##### RECORD EXTRACTS #####

==> config.mk <==
export PLATFORM = sky130hd
export DESIGN_NAME = fpc_control_word
export DESIGN_NICKNAME = d
export VERILOG_FILES = /design/src/rtl/fpc_pkg.sv /design/src/rtl/fpc_control_word.sv
export SDC_FILE = /design/constraint.sdc
export NUM_CORES = 1
export LEC_CHECK = 0
export ABC_AREA = 1
export BUFFER_PORTS_ARGS = -buffer_cell sky130_fd_sc_hd__buf_2
export CORE_MARGIN = 1.5
export CORE_UTILIZATION = 45
export CTS_CLUSTER_SIZE = 28
export DETAILED_ROUTE_END_ITERATION = 10
export GPL_ROUTABILITY_DRIVEN = 1
export PLACE_DENSITY = 0.68
export SLEW_MARGIN = 40
export SYNTH_ARGS = -nofsm -noshare
export SYNTH_HDL_FRONTEND = slang
export SYNTH_SLANG_ARGS = --single-unit
==> constraint.sdc <==
create_clock -name clk -period 4.8 [get_ports clk]
set_input_delay 0.72 -clock clk [delete_from_list [all_inputs] [get_ports clk]]
set_output_delay 0.72 -clock clk [all_outputs]
set_load 0.02 [all_outputs]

#####

Please give back only the lines starting with the one that contains "export CORE_MARGIN = 1.5" and ending with the last line of the listing, retyped exactly.

export CORE_MARGIN = 1.5
export CORE_UTILIZATION = 45
export CTS_CLUSTER_SIZE = 28
export DETAILED_ROUTE_END_ITERATION = 10
export GPL_ROUTABILITY_DRIVEN = 1
export PLACE_DENSITY = 0.68
export SLEW_MARGIN = 40
export SYNTH_ARGS = -nofsm -noshare
export SYNTH_HDL_FRONTEND = slang
export SYNTH_SLANG_ARGS = --single-unit
==> constraint.sdc <==
create_clock -name clk -period 4.8 [get_ports clk]
set_input_delay 0.72 -clock clk [delete_from_list [all_inputs] [get_ports clk]]
set_output_delay 0.72 -clock clk [all_outputs]
set_load 0.02 [all_outputs]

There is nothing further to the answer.